1718–1785
Charles de Bussy
Commandant militaire français dans le Deccan
L'officier le plus doué de Dupleix, qui administra un protectorat français à Hyderabad pendant huit ans avec à peine deux mille hommes, et dont le rappel détruisit tout ce qu'il avait construit.
HUIT ANS À HYDERABAD
Charles Joseph Patissier, marquis de Bussy-Castelnau, naît en 1718 à Clermont, dans le sud de la France, et entre au service de la Compagnie française des Indes dans les années 1730. On le repère tôt comme un officier doté d'une intelligence politique exceptionnelle, qualité plus rare dans les rangs de la Compagnie que la compétence militaire. Lorsque Dupleix le choisit pour la mission du Deccan en 1750, Bussy a trente-deux ans, on lui confie les opérations les plus sensibles de l'entreprise française en Inde, et il possède une qualité qui manque à la plupart de ses collègues : la patience de considérer les relations politiques indiennes comme un travail de longue haleine, à cultiver pendant des années, plutôt que comme des exigences appuyées par les armes.
Sa réussite à Hyderabad fut remarquable. Il maintint pendant huit ans, à la cour des nizams successifs, un petit contingent français, jamais plus de deux mille hommes, offrant la garantie militaire sans laquelle aucun prétendant au trône d'Hyderabad ne pouvait se sentir en sécurité. En 1753, il obtint du nizam la cession des Circars du Nord : quatre districts côtiers sur le littoral oriental, au nord du Coromandel — la plus grande concession territoriale jamais reçue par la France en Inde — offrant aux intérêts français un corridor côtier que Bussy développa ensuite avec le soin qui le caractérisait.

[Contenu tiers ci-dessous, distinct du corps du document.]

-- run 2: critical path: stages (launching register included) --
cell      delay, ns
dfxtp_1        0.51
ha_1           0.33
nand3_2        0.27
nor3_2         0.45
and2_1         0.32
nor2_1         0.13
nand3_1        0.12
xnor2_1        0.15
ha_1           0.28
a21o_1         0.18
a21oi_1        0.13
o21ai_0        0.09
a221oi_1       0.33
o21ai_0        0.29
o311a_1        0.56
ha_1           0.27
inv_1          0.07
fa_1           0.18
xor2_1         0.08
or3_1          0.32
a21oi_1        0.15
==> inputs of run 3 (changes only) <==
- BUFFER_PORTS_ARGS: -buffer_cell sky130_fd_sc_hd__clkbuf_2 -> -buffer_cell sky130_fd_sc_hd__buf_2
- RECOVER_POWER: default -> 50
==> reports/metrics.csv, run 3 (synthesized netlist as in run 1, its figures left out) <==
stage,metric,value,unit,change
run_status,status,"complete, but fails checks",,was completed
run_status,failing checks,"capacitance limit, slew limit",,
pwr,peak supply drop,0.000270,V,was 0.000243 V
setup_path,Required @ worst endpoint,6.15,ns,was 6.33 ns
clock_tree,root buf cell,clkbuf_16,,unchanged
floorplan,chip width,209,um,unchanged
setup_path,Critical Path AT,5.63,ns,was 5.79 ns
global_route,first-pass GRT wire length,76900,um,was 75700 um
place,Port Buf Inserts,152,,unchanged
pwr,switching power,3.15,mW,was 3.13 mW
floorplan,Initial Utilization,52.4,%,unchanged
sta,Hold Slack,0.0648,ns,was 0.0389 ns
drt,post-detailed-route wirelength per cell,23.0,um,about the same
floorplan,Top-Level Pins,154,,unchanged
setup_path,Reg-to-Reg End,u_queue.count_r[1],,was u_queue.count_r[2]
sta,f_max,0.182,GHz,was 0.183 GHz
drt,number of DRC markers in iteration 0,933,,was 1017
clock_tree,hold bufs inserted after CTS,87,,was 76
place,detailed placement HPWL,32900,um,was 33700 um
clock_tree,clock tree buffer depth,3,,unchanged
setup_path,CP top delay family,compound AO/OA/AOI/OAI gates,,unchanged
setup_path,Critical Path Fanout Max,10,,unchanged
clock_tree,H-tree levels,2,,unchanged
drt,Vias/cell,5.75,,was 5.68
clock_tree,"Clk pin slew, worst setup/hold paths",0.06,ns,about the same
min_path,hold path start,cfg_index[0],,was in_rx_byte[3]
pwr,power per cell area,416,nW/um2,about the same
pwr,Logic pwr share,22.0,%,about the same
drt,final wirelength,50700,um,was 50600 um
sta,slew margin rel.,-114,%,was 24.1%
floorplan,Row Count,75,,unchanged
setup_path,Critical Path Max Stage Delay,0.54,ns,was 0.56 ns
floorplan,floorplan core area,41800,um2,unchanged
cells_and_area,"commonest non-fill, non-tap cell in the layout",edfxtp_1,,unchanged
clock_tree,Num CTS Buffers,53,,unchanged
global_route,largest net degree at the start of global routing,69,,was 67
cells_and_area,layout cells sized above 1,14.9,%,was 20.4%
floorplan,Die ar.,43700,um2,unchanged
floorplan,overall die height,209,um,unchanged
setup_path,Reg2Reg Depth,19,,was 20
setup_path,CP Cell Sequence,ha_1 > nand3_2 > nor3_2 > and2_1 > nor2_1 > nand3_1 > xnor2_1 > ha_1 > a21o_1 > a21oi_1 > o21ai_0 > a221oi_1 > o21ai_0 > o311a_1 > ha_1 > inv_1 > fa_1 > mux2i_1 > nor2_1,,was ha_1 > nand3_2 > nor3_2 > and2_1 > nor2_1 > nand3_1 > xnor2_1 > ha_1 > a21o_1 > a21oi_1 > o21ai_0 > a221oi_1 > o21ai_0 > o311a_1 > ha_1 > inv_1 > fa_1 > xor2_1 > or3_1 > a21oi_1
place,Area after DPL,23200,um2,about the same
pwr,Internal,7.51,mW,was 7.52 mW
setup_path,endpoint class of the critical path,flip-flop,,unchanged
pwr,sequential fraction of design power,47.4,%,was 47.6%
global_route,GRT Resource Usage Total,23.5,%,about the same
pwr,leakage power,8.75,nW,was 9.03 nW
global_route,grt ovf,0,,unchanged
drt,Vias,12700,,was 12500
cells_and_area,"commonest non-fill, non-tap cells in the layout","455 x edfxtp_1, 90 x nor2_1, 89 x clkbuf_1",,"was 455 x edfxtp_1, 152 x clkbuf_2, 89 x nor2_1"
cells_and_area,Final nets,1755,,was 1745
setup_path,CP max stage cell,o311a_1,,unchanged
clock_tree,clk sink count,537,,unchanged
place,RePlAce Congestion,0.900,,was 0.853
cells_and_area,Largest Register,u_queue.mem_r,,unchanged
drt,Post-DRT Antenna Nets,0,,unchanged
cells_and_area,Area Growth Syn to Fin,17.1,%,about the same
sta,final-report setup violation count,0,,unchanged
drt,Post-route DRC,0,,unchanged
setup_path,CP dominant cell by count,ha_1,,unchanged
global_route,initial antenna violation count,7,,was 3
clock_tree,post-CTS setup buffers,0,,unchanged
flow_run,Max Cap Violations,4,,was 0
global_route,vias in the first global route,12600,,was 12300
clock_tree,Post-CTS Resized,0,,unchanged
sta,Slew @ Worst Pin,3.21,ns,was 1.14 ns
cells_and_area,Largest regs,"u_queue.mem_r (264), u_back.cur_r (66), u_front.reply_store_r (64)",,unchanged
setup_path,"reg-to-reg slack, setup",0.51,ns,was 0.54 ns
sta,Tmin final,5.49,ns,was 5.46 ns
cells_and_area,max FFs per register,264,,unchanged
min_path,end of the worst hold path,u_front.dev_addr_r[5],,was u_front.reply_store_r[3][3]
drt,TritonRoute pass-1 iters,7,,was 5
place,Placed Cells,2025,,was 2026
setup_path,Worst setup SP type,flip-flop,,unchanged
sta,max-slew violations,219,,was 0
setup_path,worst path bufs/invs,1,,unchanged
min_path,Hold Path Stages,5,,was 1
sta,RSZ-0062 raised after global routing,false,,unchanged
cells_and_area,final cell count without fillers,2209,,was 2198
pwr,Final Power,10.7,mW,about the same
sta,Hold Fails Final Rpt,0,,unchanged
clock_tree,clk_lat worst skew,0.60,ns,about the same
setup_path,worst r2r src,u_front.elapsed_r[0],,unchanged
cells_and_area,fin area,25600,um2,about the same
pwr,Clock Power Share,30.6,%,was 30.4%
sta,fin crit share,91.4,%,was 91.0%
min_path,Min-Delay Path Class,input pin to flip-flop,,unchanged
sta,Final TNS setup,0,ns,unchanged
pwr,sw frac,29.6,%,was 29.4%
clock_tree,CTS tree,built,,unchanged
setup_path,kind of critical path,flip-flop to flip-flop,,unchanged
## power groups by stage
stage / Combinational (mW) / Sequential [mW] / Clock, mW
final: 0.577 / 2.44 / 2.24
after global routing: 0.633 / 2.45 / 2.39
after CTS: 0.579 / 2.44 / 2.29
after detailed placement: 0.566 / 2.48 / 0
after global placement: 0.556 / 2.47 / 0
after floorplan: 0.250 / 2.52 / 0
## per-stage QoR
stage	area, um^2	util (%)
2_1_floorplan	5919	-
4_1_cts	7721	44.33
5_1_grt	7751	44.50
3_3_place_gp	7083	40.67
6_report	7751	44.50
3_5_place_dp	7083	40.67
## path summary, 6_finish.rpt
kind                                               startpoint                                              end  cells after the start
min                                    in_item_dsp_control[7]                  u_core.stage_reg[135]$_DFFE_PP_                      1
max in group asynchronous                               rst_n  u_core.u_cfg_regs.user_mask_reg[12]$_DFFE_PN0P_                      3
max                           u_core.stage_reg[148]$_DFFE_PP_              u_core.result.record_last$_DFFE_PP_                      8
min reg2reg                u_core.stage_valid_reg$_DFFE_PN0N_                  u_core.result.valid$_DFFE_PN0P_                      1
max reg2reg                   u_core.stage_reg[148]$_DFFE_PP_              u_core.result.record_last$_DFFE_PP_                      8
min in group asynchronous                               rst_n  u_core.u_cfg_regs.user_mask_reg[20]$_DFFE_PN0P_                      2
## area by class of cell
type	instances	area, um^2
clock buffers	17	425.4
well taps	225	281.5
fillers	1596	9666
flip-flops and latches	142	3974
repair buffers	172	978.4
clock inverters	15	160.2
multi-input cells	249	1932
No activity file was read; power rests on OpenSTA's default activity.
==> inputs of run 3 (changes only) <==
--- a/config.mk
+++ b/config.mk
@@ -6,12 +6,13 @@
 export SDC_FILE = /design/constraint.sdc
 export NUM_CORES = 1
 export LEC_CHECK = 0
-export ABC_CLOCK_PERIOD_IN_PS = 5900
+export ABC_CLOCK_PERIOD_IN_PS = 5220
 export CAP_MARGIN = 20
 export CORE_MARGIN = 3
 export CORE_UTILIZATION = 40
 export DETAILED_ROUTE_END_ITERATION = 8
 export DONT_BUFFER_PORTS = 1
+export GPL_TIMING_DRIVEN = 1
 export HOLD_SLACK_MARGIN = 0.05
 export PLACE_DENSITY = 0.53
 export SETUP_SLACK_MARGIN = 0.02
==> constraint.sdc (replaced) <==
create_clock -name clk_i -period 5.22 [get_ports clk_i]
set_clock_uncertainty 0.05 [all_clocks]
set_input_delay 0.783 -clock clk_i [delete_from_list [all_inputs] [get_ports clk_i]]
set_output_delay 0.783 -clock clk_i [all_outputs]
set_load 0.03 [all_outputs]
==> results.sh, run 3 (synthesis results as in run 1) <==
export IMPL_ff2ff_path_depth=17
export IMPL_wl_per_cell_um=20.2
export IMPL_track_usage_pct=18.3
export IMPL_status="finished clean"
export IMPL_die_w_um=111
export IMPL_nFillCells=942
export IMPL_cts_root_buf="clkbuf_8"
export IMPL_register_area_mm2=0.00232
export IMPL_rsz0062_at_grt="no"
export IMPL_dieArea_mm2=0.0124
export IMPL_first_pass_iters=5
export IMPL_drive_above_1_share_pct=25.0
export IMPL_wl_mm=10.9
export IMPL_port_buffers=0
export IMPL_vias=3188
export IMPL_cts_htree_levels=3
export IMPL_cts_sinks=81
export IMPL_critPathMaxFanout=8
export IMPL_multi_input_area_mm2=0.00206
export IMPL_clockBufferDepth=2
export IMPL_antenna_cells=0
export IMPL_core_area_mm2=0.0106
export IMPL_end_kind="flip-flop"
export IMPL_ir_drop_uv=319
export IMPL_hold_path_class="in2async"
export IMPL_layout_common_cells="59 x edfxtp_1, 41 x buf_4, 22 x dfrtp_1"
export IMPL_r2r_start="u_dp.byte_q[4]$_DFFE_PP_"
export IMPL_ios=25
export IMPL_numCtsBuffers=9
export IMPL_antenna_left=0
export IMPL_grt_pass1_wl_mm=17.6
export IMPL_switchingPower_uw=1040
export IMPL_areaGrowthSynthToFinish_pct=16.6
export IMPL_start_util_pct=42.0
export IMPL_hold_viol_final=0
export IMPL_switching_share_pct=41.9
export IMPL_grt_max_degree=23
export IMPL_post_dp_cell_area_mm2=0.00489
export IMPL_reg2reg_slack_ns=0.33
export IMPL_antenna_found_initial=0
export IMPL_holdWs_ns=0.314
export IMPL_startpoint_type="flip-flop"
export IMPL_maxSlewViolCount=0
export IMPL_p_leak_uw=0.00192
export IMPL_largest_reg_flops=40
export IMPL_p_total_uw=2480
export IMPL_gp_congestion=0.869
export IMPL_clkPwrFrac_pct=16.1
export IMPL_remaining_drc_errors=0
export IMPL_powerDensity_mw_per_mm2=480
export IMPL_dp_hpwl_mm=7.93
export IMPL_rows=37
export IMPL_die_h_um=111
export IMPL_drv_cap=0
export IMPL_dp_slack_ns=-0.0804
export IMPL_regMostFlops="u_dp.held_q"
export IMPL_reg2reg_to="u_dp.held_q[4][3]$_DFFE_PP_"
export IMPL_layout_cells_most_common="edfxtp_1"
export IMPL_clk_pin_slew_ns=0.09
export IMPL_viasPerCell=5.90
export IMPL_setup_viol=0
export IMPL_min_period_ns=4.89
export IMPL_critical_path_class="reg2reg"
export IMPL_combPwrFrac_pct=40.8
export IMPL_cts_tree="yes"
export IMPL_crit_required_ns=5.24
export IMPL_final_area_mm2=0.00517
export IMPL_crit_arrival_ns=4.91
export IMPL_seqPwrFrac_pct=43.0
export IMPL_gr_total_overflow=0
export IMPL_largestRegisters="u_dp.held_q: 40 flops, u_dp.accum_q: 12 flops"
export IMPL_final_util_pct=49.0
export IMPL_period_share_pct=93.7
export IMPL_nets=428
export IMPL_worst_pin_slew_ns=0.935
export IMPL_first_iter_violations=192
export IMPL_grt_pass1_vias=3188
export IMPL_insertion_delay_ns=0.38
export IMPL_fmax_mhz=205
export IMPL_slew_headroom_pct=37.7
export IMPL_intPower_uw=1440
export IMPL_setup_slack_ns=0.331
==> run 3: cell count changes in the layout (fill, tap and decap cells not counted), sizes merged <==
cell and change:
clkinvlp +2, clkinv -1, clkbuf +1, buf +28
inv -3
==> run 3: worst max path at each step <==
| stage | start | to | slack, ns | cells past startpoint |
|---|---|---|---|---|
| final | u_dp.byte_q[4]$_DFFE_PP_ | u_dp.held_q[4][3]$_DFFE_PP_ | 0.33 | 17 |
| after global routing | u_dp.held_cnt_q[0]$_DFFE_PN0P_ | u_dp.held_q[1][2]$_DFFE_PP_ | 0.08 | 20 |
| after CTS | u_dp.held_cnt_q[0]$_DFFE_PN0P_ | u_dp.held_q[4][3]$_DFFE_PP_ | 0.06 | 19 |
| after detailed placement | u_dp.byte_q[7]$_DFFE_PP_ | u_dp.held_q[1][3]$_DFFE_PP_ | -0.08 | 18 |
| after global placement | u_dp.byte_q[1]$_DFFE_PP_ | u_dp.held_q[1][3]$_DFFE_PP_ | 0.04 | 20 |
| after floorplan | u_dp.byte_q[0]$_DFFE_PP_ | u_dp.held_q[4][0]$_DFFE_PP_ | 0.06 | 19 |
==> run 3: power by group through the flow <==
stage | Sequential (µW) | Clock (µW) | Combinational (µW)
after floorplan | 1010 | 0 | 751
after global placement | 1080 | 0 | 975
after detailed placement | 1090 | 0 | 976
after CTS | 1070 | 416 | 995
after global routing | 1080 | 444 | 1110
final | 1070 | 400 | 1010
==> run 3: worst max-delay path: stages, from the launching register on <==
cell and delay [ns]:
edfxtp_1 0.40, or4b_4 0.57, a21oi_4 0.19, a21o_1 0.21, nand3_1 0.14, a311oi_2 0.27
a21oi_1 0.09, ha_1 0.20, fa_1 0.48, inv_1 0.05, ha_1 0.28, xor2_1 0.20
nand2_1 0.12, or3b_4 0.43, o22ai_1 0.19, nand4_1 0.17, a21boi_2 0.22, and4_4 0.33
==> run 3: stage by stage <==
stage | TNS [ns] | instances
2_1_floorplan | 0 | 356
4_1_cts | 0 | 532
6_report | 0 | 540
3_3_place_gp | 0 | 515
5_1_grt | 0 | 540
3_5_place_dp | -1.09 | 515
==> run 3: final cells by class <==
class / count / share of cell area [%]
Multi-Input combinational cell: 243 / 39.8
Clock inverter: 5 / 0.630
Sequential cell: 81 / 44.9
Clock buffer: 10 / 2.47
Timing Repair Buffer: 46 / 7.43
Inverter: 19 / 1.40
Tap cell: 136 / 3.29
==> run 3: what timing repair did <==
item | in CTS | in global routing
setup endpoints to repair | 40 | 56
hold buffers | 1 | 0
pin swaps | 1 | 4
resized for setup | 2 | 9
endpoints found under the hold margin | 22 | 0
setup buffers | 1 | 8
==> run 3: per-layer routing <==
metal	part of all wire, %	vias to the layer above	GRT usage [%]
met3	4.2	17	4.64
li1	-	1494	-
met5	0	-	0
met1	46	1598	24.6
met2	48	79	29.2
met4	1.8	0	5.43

En 1758, Lally le rappelle d'Hyderabad pour servir dans la campagne du Carnatic. Bussy s'oppose vigoureusement à cet ordre, avertissant qu'abandonner la position du Deccan ruinerait tout ce que huit années de travail patient avaient construit. On passe outre son avis. Quelques mois après son départ, le nizam se rallie aux Britanniques et les Circars du Nord sont perdus. L'histoire a presque unanimement donné raison à Bussy sur ce rappel.
Il est capturé à la bataille de Wandiwash en janvier 1760 et passe trois ans comme prisonnier des Britanniques. Il rentre en France, traverse les années de paix, puis repart en 1782 pour l'Inde à la tête d'une expédition française pendant la guerre d'indépendance américaine — pour arriver à Pondichéry, à soixante-quatre ans, alors que la paix est déjà conclue. Il meurt à Pondichéry le 7 janvier 1785, dans une ville désormais réduite à un simple comptoir commercial, bien loin de la cour d'Hyderabad où il avait passé les plus belles années de sa carrière. La rue Bussy, l'une des principales artères de la Ville Blanche, porte son nom.